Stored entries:
= = =
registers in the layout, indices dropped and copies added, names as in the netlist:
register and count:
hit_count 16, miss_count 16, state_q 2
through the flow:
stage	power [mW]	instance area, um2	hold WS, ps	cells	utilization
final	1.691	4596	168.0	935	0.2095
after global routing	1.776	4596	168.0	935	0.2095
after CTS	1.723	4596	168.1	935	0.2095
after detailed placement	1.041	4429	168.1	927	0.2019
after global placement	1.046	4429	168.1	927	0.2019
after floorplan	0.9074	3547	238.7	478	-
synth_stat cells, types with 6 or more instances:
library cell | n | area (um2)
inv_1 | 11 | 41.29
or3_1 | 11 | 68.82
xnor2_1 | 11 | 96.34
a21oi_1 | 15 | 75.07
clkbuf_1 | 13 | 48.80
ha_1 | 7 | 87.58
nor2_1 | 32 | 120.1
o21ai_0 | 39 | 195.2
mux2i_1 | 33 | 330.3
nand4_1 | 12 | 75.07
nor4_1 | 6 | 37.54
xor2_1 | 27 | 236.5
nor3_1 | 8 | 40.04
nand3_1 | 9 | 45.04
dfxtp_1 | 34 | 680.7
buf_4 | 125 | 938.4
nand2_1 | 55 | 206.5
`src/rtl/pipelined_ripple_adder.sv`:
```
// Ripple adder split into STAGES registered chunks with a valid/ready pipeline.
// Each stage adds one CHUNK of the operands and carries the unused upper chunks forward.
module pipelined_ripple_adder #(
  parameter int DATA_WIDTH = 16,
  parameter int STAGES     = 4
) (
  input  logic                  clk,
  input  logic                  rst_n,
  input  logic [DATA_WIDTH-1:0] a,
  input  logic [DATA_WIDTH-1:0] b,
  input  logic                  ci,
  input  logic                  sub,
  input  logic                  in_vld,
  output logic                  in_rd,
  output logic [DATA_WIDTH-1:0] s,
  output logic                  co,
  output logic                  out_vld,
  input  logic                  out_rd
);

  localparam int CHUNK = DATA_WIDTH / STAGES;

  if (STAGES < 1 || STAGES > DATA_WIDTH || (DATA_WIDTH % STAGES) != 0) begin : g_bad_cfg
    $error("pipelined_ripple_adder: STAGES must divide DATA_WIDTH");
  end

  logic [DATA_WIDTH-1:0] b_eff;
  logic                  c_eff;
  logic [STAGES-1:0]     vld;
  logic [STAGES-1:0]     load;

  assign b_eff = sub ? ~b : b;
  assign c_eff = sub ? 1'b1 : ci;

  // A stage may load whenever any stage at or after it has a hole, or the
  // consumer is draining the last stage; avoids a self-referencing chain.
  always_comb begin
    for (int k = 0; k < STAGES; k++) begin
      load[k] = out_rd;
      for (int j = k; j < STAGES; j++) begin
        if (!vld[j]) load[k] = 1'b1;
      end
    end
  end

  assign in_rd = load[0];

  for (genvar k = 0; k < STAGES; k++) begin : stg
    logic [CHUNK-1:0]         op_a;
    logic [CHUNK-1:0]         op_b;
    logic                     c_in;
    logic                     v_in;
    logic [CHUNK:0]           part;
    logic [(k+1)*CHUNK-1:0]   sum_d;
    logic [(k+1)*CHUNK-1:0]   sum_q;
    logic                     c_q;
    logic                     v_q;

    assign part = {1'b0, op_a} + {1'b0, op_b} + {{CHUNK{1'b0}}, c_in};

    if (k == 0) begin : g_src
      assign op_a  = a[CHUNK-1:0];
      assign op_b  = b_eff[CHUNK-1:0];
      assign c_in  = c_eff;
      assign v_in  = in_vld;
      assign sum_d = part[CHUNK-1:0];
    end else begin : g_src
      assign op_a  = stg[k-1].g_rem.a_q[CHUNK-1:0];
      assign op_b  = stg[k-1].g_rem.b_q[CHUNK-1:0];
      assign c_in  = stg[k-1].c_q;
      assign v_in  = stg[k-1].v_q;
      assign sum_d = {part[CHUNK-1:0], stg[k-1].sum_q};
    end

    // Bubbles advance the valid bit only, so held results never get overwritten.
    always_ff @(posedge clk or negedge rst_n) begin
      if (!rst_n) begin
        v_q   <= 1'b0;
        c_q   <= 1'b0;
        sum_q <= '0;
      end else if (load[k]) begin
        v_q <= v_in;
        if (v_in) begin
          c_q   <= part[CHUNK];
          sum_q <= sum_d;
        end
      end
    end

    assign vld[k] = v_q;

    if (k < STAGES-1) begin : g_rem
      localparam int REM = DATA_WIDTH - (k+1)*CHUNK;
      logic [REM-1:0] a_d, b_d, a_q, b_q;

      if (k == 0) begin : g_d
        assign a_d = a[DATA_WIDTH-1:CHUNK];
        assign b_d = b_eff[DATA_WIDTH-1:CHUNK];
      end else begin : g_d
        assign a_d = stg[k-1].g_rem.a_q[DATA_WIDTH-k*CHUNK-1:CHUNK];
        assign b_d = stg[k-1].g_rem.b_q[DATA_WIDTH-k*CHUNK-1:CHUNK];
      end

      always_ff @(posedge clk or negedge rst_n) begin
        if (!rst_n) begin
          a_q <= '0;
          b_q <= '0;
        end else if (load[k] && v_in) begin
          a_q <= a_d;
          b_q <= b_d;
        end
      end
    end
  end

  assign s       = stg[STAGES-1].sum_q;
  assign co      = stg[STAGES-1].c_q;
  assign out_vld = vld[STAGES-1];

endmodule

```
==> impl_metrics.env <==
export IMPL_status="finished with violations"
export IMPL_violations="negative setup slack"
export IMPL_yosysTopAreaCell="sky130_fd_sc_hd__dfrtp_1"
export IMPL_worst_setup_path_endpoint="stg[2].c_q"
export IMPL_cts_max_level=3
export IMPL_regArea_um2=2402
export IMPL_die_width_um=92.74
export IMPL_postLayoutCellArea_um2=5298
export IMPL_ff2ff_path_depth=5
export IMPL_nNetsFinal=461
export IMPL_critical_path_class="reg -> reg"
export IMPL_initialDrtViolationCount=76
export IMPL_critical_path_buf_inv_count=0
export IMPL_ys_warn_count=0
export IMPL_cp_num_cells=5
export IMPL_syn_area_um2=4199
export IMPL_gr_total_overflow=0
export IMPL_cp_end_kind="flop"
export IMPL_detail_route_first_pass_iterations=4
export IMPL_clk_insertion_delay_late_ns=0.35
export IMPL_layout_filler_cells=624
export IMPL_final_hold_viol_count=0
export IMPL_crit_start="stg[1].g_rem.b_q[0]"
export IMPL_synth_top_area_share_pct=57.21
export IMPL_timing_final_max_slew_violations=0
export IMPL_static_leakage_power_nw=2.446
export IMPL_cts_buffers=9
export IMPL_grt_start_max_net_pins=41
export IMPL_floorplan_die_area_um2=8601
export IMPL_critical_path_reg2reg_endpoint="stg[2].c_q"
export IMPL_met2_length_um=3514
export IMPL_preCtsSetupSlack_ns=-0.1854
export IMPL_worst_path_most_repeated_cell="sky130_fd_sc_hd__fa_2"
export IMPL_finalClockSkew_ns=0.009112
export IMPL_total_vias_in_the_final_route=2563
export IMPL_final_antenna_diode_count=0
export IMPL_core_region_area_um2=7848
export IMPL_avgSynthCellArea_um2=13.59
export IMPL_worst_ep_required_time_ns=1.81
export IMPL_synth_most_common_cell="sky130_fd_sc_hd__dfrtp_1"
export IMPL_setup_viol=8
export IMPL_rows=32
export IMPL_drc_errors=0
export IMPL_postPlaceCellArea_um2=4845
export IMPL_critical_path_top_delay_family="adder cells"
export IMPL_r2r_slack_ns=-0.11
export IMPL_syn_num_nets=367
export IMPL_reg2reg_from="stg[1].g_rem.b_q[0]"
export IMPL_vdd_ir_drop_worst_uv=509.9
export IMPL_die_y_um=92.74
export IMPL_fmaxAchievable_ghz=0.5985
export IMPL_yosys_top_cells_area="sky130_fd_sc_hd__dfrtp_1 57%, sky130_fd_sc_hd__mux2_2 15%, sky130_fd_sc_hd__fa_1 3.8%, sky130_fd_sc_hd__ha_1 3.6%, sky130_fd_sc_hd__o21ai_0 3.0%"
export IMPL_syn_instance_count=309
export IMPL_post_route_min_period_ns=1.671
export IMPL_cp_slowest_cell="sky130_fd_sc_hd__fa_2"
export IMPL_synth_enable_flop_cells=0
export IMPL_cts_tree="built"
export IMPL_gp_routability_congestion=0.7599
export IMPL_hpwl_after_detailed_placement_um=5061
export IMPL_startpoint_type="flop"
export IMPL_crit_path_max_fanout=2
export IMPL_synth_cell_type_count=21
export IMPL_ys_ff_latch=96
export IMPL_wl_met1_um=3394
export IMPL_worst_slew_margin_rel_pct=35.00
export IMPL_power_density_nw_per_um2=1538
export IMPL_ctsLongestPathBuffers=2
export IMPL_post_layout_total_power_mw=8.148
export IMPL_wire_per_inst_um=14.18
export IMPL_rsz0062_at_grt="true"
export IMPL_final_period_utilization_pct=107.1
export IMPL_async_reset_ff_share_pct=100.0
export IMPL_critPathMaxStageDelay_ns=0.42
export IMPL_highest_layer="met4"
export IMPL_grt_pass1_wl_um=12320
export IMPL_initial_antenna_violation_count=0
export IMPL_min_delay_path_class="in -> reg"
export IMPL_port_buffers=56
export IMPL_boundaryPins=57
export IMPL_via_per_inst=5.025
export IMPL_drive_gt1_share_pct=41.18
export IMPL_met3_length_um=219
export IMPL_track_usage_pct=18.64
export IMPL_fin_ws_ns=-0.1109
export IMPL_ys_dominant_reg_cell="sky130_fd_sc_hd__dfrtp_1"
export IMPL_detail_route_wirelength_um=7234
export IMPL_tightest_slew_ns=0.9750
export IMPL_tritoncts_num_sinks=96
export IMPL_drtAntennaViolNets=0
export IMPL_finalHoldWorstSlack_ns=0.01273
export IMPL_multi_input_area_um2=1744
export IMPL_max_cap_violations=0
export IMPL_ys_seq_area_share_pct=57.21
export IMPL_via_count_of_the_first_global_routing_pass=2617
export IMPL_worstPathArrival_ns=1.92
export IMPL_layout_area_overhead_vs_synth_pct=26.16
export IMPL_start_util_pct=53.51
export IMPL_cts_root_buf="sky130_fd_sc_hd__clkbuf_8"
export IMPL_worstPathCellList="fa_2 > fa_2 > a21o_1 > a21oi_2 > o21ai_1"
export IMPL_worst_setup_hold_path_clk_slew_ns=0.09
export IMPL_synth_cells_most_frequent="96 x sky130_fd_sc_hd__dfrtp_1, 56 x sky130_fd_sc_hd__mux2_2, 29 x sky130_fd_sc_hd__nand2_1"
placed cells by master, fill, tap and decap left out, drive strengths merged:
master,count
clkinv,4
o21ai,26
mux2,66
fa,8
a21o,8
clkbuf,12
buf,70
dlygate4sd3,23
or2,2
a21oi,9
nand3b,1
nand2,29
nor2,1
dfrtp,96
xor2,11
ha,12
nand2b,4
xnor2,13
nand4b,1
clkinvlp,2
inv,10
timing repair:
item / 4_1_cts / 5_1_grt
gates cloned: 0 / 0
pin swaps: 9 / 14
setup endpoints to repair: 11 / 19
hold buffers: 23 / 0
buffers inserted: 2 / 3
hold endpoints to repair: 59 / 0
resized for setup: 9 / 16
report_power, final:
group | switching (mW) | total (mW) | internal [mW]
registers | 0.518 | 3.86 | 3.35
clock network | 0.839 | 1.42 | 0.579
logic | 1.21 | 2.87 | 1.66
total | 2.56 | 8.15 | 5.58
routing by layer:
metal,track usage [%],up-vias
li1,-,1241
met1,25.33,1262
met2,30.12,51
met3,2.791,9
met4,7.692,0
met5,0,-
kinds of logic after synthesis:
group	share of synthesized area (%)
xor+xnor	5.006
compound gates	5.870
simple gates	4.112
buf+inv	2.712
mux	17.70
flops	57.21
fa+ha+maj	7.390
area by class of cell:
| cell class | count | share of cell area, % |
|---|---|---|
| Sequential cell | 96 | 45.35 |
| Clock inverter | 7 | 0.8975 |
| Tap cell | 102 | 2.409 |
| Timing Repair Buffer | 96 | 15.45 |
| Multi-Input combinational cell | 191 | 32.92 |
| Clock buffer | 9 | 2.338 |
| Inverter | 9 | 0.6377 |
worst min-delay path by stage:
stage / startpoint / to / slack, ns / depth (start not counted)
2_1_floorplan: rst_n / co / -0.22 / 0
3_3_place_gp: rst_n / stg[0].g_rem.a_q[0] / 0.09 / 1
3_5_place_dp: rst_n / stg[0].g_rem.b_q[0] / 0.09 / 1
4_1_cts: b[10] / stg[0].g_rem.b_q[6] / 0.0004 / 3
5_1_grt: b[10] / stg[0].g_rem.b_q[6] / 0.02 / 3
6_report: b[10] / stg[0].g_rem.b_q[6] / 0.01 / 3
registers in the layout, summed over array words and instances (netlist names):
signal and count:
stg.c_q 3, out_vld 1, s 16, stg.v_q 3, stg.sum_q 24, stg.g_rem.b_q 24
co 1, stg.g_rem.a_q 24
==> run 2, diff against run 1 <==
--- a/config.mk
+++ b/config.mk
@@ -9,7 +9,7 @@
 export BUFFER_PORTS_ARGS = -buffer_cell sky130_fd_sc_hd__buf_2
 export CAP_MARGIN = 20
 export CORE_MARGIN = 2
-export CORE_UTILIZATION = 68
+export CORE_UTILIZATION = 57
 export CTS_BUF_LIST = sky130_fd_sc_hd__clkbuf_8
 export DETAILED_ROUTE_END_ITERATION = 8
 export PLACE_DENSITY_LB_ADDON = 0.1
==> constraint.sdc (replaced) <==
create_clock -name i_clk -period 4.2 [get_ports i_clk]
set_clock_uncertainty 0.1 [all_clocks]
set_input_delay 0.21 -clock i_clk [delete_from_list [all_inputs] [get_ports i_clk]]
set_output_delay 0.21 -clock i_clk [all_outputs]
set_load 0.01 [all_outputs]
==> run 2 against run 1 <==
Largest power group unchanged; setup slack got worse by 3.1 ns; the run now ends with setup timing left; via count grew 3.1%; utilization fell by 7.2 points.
= = =
• PROBLEM REQUIREMENTS: Where does the string "gates" appear in the records above? Return every line that holds it.

• ANSWER SPACE:
gates cloned: 0 / 0
compound gates	5.870
simple gates	4.112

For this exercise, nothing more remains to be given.